Exercise input -
### src/hdl/exec_pkg.sv
// Shared types, operation codes, register map and structs; every execute unit file refers here
`default_nettype none

package exec_pkg;

  typedef logic [31:0] word_t;      // Operand and result word
  typedef logic [4:0]  alu_op_t;    // Operation code
  typedef logic [4:0]  reg_addr_t;  // Byte offset in register window

  // Operation codes
  localparam alu_op_t op_and    = 5'd0;
  localparam alu_op_t op_or     = 5'd1;
  localparam alu_op_t op_add    = 5'd2;
  localparam alu_op_t op_xor    = 5'd3;
  localparam alu_op_t op_sub    = 5'd4;
  localparam alu_op_t op_not    = 5'd5;
  localparam alu_op_t op_sll    = 5'd6;
  localparam alu_op_t op_srl    = 5'd7;
  localparam alu_op_t op_sra    = 5'd8;
  localparam alu_op_t op_slt    = 5'd9;
  localparam alu_op_t op_sltu   = 5'd10;
  localparam alu_op_t op_mul    = 5'd11;
  localparam alu_op_t op_mulh   = 5'd12;
  localparam alu_op_t op_mulhsu = 5'd13;
  localparam alu_op_t op_mulhu  = 5'd14;
  localparam alu_op_t op_div    = 5'd15;
  localparam alu_op_t op_divu   = 5'd16;
  localparam alu_op_t op_rem    = 5'd17;
  localparam alu_op_t op_remu   = 5'd18;
  localparam alu_op_t op_subu   = 5'd19;

  // Register window
  localparam reg_addr_t reg_operand_a = 5'h00;
  localparam reg_addr_t reg_operand_b = 5'h04;
  localparam reg_addr_t reg_control   = 5'h08;
  localparam reg_addr_t reg_status    = 5'h0C;
  localparam reg_addr_t reg_result    = 5'h10;

  // Status register bits
  localparam int stat_busy     = 0;
  localparam int stat_done     = 1;
  localparam int stat_zero     = 2;
  localparam int stat_negative = 3;
  localparam int stat_borrow   = 4;

  localparam int div_steps   = 32;  // One quotient bit per step
  localparam int mul_latency = 2;   // Start to valid

  // Request broadcast to every datapath unit
  typedef struct packed {
    alu_op_t op;
    word_t   a;
    word_t   b;
  } exec_req_t;

  // Result returned by a datapath unit
  typedef struct packed {
    word_t result;
    logic  borrow;
  } unit_resp_t;

  typedef logic [1:0] axil_resp_t;
  localparam axil_resp_t resp_okay   = 2'b00;
  localparam axil_resp_t resp_slverr = 2'b10;

endpackage

`default_nettype wire

### src/hdl/alu.sv
// Combinational logic, add, subtract, shift and compare datapath; captured by the controller
`default_nettype none
`timescale 1ns/1ns

module alu (
  input  exec_pkg::exec_req_t  req,
  output exec_pkg::unit_resp_t res
);

  logic [4:0]  shamt;
  logic [32:0] diff_u;

  assign shamt  = req.b[4:0];                        // RV32 uses low five bits
  assign diff_u = {1'b0, req.a} - {1'b0, req.b};     // Bit 32 is the borrow out

  always_comb
  begin
    res = '0;
    case (req.op)
      exec_pkg::op_and:
        res.result = req.a & req.b;
      exec_pkg::op_or:
        res.result = req.a | req.b;
      exec_pkg::op_add:
        res.result = req.a + req.b;
      exec_pkg::op_xor:
        res.result = req.a ^ req.b;
      exec_pkg::op_sub:
        res.result = req.a - req.b;
      exec_pkg::op_not:
        res.result = ~req.a;
      exec_pkg::op_sll:
        res.result = req.a << shamt;
      exec_pkg::op_srl:
        res.result = req.a >> shamt;
      exec_pkg::op_sra:
        res.result = $signed(req.a) >>> shamt;      // Sign fill
      exec_pkg::op_slt:
        res.result = {31'b0, $signed(req.a) < $signed(req.b)};
      exec_pkg::op_sltu:
        res.result = {31'b0, req.a < req.b};
      exec_pkg::op_subu:
      begin
        res.result = diff_u[31:0];
        res.borrow = diff_u[32];                     // Set when a below b unsigned
      end
      default:
        res.result = '0;                             // Mul, div and illegal codes
    endcase
  end

endmodule

`default_nettype wire

### src/hdl/mul_unit.sv
// Two-stage 33x33 signed multiplier covering mul, mulh, mulhsu and mulhu
`default_nettype none
`timescale 1ns/1ns

module mul_unit (
  input  logic                 clk,
  input  logic                 reset,
  input  logic                 mul_start,
  input  exec_pkg::exec_req_t  req,
  output logic                 mul_valid,
  output exec_pkg::unit_resp_t res
);

  logic                   a_signed;
  logic                   b_signed;
  logic signed [32:0]     a_s1;
  logic signed [32:0]     b_s1;
  exec_pkg::alu_op_t      op_s1;
  logic                   valid_s1;
  logic signed [65:0]     prod_s2;
  exec_pkg::alu_op_t      op_s2;
  logic                   valid_s2;

  // Only mulhu treats a as unsigned; mulhsu also keeps b unsigned
  assign a_signed = (req.op != exec_pkg::op_mulhu);
  assign b_signed = (req.op == exec_pkg::op_mul) || (req.op == exec_pkg::op_mulh);

  always_ff @(posedge clk)
  begin
    if (reset)
    begin
      valid_s1 <= 1'b0;
      valid_s2 <= 1'b0;
    end
    else
    begin
      valid_s1 <= mul_start;
      valid_s2 <= valid_s1;
    end
  end

  always_ff @(posedge clk)
  begin
    if (mul_start)
    begin
      a_s1  <= {a_signed & req.a[31], req.a};  // Extend to 33 bits
      b_s1  <= {b_signed & req.b[31], req.b};
      op_s1 <= req.op;
    end
    if (valid_s1)
    begin
      prod_s2 <= a_s1 * b_s1;
      op_s2   <= op_s1;
    end
  end

  assign mul_valid  = valid_s2;
  assign res.result = (op_s2 == exec_pkg::op_mul) ? prod_s2[31:0] : prod_s2[63:32];
  assign res.borrow = 1'b0;

  assert property (@(posedge clk) disable iff (reset)
    mul_start |-> ##(exec_pkg::mul_latency) mul_valid);

endmodule

`default_nettype wire

### src/hdl/div_unit.sv
// Iterative restoring divider for div, divu, rem and remu with RV32M corner cases
`default_nettype none
`timescale 1ns/1ns

module div_unit (
  input  logic                 clk,
  input  logic                 reset,
  input  logic                 div_start,
  input  exec_pkg::exec_req_t  req,
  output logic                 div_valid,
  output exec_pkg::unit_resp_t res
);

  typedef enum logic [1:0] {div_idle, div_iter, div_fix} div_state_t;

  div_state_t       state;
  logic [5:0]       count;       // Quotient bits done
  exec_pkg::word_t  quo;
  exec_pkg::word_t  rem;
  exec_pkg::word_t  divisor;     // Magnitude of b
  exec_pkg::word_t  dividend;    // Original a
  logic             by_zero;
  logic             want_rem;
  logic             neg_q;
  logic             neg_r;
  logic             is_signed;
  exec_pkg::word_t  mag_a;
  exec_pkg::word_t  mag_b;
  logic [63:0]      first_step;
  logic [63:0]      next_step;
  exec_pkg::word_t  fix_q;
  exec_pkg::word_t  fix_r;
  exec_pkg::word_t  res_word;

  // One shift-and-subtract step returning {remainder, quotient}
  function automatic logic [63:0] div_step(input exec_pkg::word_t r,
                                           input exec_pkg::word_t q,
                                           input exec_pkg::word_t d);
    logic [32:0] shifted;
    logic [32:0] trial;
    shifted = {r, q[31]};
    trial   = shifted - {1'b0, d};
    if (trial[32])
      return {shifted[31:0], q[30:0], 1'b0};  // Restore
    else
      return {trial[31:0], q[30:0], 1'b1};
  endfunction

  assign is_signed  = (req.op == exec_pkg::op_div) || (req.op == exec_pkg::op_rem);
  assign mag_a      = (is_signed && req.a[31]) ? -req.a : req.a;
  assign mag_b      = (is_signed && req.b[31]) ? -req.b : req.b;
  assign first_step = div_step('0, mag_a, mag_b);  // First bit folded into the load
  assign next_step  = div_step(rem, quo, divisor);
  assign fix_q      = neg_q ? -quo : quo;
  assign fix_r      = neg_r ? -rem : rem;

  always_ff @(posedge clk)
  begin
    if (reset)
    begin
      state     <= div_idle;
      count     <= '0;
      div_valid <= 1'b0;
    end
    else
    begin
      div_valid <= 1'b0;
      case (state)
        div_idle:
          if (div_start)
          begin
            state <= div_iter;
            count <= 6'd1;
          end
        div_iter:
        begin
          count <= count + 6'd1;
          if (count == 6'(exec_pkg::div_steps - 1))
            state <= div_fix;                  // Last bit lands this edge
        end
        default:
        begin
          state     <= div_idle;
          div_valid <= 1'b1;
        end
      endcase
    end
  end

  always_ff @(posedge clk)
  begin
    if (state == div_idle && div_start)
    begin
      {rem, quo} <= first_step;
      divisor    <= mag_b;
      dividend   <= req.a;
      by_zero    <= (req.b == '0);
      want_rem   <= (req.op == exec_pkg::op_rem) || (req.op == exec_pkg::op_remu);
      neg_q      <= is_signed && (req.a[31] ^ req.b[31]);
      neg_r      <= is_signed && req.a[31];  // Remainder follows dividend
    end
    else if (state == div_iter)
      {rem, quo} <= next_step;
    // Signed overflow falls out since 0x80000000 negates to itself
    if (state == div_fix)
    begin
      if (by_zero)
        res_word <= want_rem ? dividend : '1;
      else
        res_word <= want_rem ? fix_r : fix_q;
    end
  end

  assign res = '{result: res_word, borrow: 1'b0};

  assert property (@(posedge clk) disable iff (reset) div_start |-> state == div_idle);

endmodule

`default_nettype wire

### src/hdl/exec_ctrl.sv
// AXI4-Lite register block and sequencer that dispatches one operation and collects its result
`default_nettype none
`timescale 1ns/1ns

module exec_ctrl (
  input  logic                 clk,
  input  logic                 reset,
  input  logic                 awvalid,
  output logic                 awready,
  input  exec_pkg::reg_addr_t  awaddr,
  input  logic                 wvalid,
  output logic                 wready,
  input  exec_pkg::word_t      wdata,
  input  logic [3:0]           wstrb,      // Partial strobes act as full writes
  output logic                 bvalid,
  input  logic                 bready,
  output exec_pkg::axil_resp_t bresp,
  input  logic                 arvalid,
  output logic                 arready,
  input  exec_pkg::reg_addr_t  araddr,
  output logic                 rvalid,
  input  logic                 rready,
  output exec_pkg::word_t      rdata,
  output exec_pkg::axil_resp_t rresp,
  output exec_pkg::exec_req_t  req,
  output logic                 mul_start,
  output logic                 div_start,
  input  logic                 mul_valid,
  input  logic                 div_valid,
  input  exec_pkg::unit_resp_t alu_res,
  input  exec_pkg::unit_resp_t mul_res,
  input  exec_pkg::unit_resp_t div_res
);

  typedef enum logic [1:0] {idle, run_alu, wait_mul, wait_div} ctrl_state_t;

  ctrl_state_t           state;
  exec_pkg::word_t       opnd_a;
  exec_pkg::word_t       opnd_b;
  exec_pkg::alu_op_t     ctrl_op;
  exec_pkg::word_t       result_q;
  logic                  busy;
  logic                  done;
  logic                  flag_zero;
  logic                  flag_neg;
  logic                  flag_borrow;
  logic                  wr_hs;
  logic                  rd_hs;
  exec_pkg::alu_op_t     wr_op;
  logic                  wr_is_mul;
  logic                  wr_is_div;
  logic                  ctrl_write;
  logic                  capture;
  exec_pkg::unit_resp_t  sel_res;
  exec_pkg::word_t       status_word;
  exec_pkg::word_t       rd_data;
  exec_pkg::axil_resp_t  rd_resp;
  exec_pkg::axil_resp_t  wr_resp;

  assign wr_hs      = awready && wready && awvalid && wvalid;
  assign rd_hs      = arready && arvalid;
  assign wr_op      = wdata[4:0];
  assign wr_is_mul  = (wr_op >= exec_pkg::op_mul) && (wr_op <= exec_pkg::op_mulhu);
  assign wr_is_div  = (wr_op >= exec_pkg::op_div) && (wr_op <= exec_pkg::op_remu);
  assign ctrl_write = wr_hs && (awaddr == exec_pkg::reg_control) && !busy;
  assign req        = '{op: ctrl_op, a: opnd_a, b: opnd_b};

  assign capture = (state == run_alu) || (state == wait_mul && mul_valid) ||
                   (state == wait_div && div_valid);

  always_comb
  begin
    case (state)
      wait_mul: sel_res = mul_res;
      wait_div: sel_res = div_res;
      default:  sel_res = alu_res;   // ALU settles in the start cycle
    endcase
  end

  always_comb
  begin
    status_word = '0;
    status_word[exec_pkg::stat_busy]     = busy;
    status_word[exec_pkg::stat_done]     = done;
    status_word[exec_pkg::stat_zero]     = flag_zero;
    status_word[exec_pkg::stat_negative] = flag_neg;
    status_word[exec_pkg::stat_borrow]   = flag_borrow;
  end

  always_comb
  begin
    wr_resp = exec_pkg::resp_okay;
    case (awaddr)
      exec_pkg::reg_operand_a, exec_pkg::reg_operand_b,
      exec_pkg::reg_status, exec_pkg::reg_result: wr_resp = exec_pkg::resp_okay;
      exec_pkg::reg_control: if (busy) wr_resp = exec_pkg::resp_slverr;  // Write dropped
      default: wr_resp = exec_pkg::resp_slverr;
    endcase
  end

  always_comb
  begin
    rd_data = '0;
    rd_resp = exec_pkg::resp_okay;
    case (araddr)
      exec_pkg::reg_operand_a: rd_data = opnd_a;
      exec_pkg::reg_operand_b: rd_data = opnd_b;
      exec_pkg::reg_control:   rd_data = {27'b0, ctrl_op};
      exec_pkg::reg_status:    rd_data = status_word;
      exec_pkg::reg_result:    rd_data = result_q;
      default:                 rd_resp = exec_pkg::resp_slverr;
    endcase
  end

  // AW and W accepted together on the write channel
  always_ff @(posedge clk)
  begin
    if (reset)
    begin
      awready <= 1'b0;
      wready  <= 1'b0;
      bvalid  <= 1'b0;
    end
    else
    begin
      awready <= !awready && awvalid && wvalid && !bvalid;  // One-cycle pulse
      wready  <= !awready && awvalid && wvalid && !bvalid;
      if (wr_hs)
        bvalid <= 1'b1;
      else if (bready)
        bvalid <= 1'b0;
    end
  end

  // Read channel
  always_ff @(posedge clk)
  begin
    if (reset)
    begin
      arready <= 1'b0;
      rvalid  <= 1'b0;
    end
    else if (rd_hs)
    begin
      arready <= 1'b0;
      rvalid  <= 1'b1;
    end
    else if (rvalid)
    begin
      if (rready)
      begin
        rvalid  <= 1'b0;
        arready <= 1'b1;
      end
    end
    else
      arready <= 1'b1;
  end

  always_ff @(posedge clk)
  begin
    if (wr_hs)
      bresp <= wr_resp;
    if (rd_hs)
    begin
      rdata <= rd_data;
      rresp <= rd_resp;
    end
  end

  always_ff @(posedge clk)
  begin
    if (reset)
    begin
      opnd_a <= '0;
      opnd_b <= '0;
    end
    else if (wr_hs)
    begin
      if (awaddr == exec_pkg::reg_operand_a)
        opnd_a <= wdata;
      if (awaddr == exec_pkg::reg_operand_b)
        opnd_b <= wdata;
    end
  end

  // Sequencer
  always_ff @(posedge clk)
  begin
    if (reset)
    begin
      state       <= idle;
      ctrl_op     <= '0;
      result_q    <= '0;
      busy        <= 1'b0;
      done        <= 1'b0;
      flag_zero   <= 1'b0;
      flag_neg    <= 1'b0;
      flag_borrow <= 1'b0;
      mul_start   <= 1'b0;
      div_start   <= 1'b0;
    end
    else
    begin
      mul_start <= 1'b0;
      div_start <= 1'b0;
      if (ctrl_write)
      begin
        ctrl_op <= wr_op;
        busy    <= 1'b1;
        done    <= 1'b0;
        if (wr_is_mul)
        begin
          state     <= wait_mul;
          mul_start <= 1'b1;
        end
        else if (wr_is_div)
        begin
          state     <= wait_div;
          div_start <= 1'b1;
        end
        else
          state <= run_alu;           // Includes illegal codes
      end
      else if (capture)
      begin
        result_q    <= sel_res.result;
        flag_zero   <= (sel_res.result == '0);
        flag_neg    <= sel_res.result[31];
        flag_borrow <= sel_res.borrow;
        busy        <= 1'b0;
        done        <= 1'b1;
        state       <= idle;
      end
    end
  end

  assert property (@(posedge clk) disable iff (reset) bvalid && !bready |=> bvalid);
  assert property (@(posedge clk) disable iff (reset) !(mul_start && div_start));

endmodule

`default_nettype wire

### src/hdl/exec_unit_top.sv
// Top level of the execute unit; AXI4-Lite slave wired to the ALU, multiplier and divider
`default_nettype none
`timescale 1ns/1ns

module exec_unit_top (
  input  logic                 clk,
  input  logic                 reset,
  input  logic                 awvalid,
  output logic                 awready,
  input  exec_pkg::reg_addr_t  awaddr,
  input  logic                 wvalid,
  output logic                 wready,
  input  exec_pkg::word_t      wdata,
  input  logic [3:0]           wstrb,
  output logic                 bvalid,
  input  logic                 bready,
  output exec_pkg::axil_resp_t bresp,
  input  logic                 arvalid,
  output logic                 arready,
  input  exec_pkg::reg_addr_t  araddr,
  output logic                 rvalid,
  input  logic                 rready,
  output exec_pkg::word_t      rdata,
  output exec_pkg::axil_resp_t rresp
);

  exec_pkg::exec_req_t  req;        // Shared by all three units
  exec_pkg::unit_resp_t alu_res;
  exec_pkg::unit_resp_t mul_res;
  exec_pkg::unit_resp_t div_res;
  logic                 mul_start;
  logic                 div_start;
  logic                 mul_valid;
  logic                 div_valid;

  exec_ctrl u_ctrl (
    .clk       (clk),
    .reset     (reset),
    .awvalid   (awvalid),
    .awready   (awready),
    .awaddr    (awaddr),
    .wvalid    (wvalid),
    .wready    (wready),
    .wdata     (wdata),
    .wstrb     (wstrb),
    .bvalid    (bvalid),
    .bready    (bready),
    .bresp     (bresp),
    .arvalid   (arvalid),
    .arready   (arready),
    .araddr    (araddr),
    .rvalid    (rvalid),
    .rready    (rready),
    .rdata     (rdata),
    .rresp     (rresp),
    .req       (req),
    .mul_start (mul_start),
    .div_start (div_start),
    .mul_valid (mul_valid),
    .div_valid (div_valid),
    .alu_res   (alu_res),
    .mul_res   (mul_res),
    .div_res   (div_res)
  );

  alu u_alu (
    .req (req),
    .res (alu_res)
  );

  mul_unit u_mul (
    .clk       (clk),
    .reset     (reset),
    .mul_start (mul_start),
    .req       (req),
    .mul_valid (mul_valid),
    .res       (mul_res)
  );

  div_unit u_div (
    .clk       (clk),
    .reset     (reset),
    .div_start (div_start),
    .req       (req),
    .div_valid (div_valid),
    .res       (div_res)
  );

endmodule

`default_nettype wire

### config.mk
export PLATFORM = sky130hd
export DESIGN_NAME = exec_unit_top
export DESIGN_NICKNAME = d
export VERILOG_FILES = /design/src/hdl/exec_pkg.sv /design/src/hdl/alu.sv /design/src/hdl/mul_unit.sv /design/src/hdl/div_unit.sv /design/src/hdl/exec_ctrl.sv /design/src/hdl/exec_unit_top.sv
export SDC_FILE = /design/constraint.sdc
export NUM_CORES = 2
export LEC_CHECK = 0
export BUFFER_PORTS_ARGS = -buffer_cell sky130_fd_sc_hd__buf_2
export CORE_MARGIN = 5
export CORE_UTILIZATION = 50
export DETAILED_ROUTE_END_ITERATION = 8
export PLACE_DENSITY = 0.68
export SETUP_SLACK_MARGIN = 0.4
export SYNTH_ARGS = -nofsm -noshare
export SYNTH_HDL_FRONTEND = slang
export SYNTH_SLANG_ARGS = --single-unit
### constraint.sdc
create_clock -name clk -period 16.35 [get_ports clk]
set_input_delay 2.4525 -clock clk [delete_from_list [all_inputs] [get_ports clk]]
set_output_delay 2.4525 -clock clk [all_outputs]
set_load 0.01 [all_outputs]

Action item -
Please find each line in the records above that holds the word "trial", and copy it.

Reply -
    logic [32:0] trial;
    trial   = shifted - {1'b0, d};
    if (trial[32])
      return {trial[31:0], q[30:0], 1'b1};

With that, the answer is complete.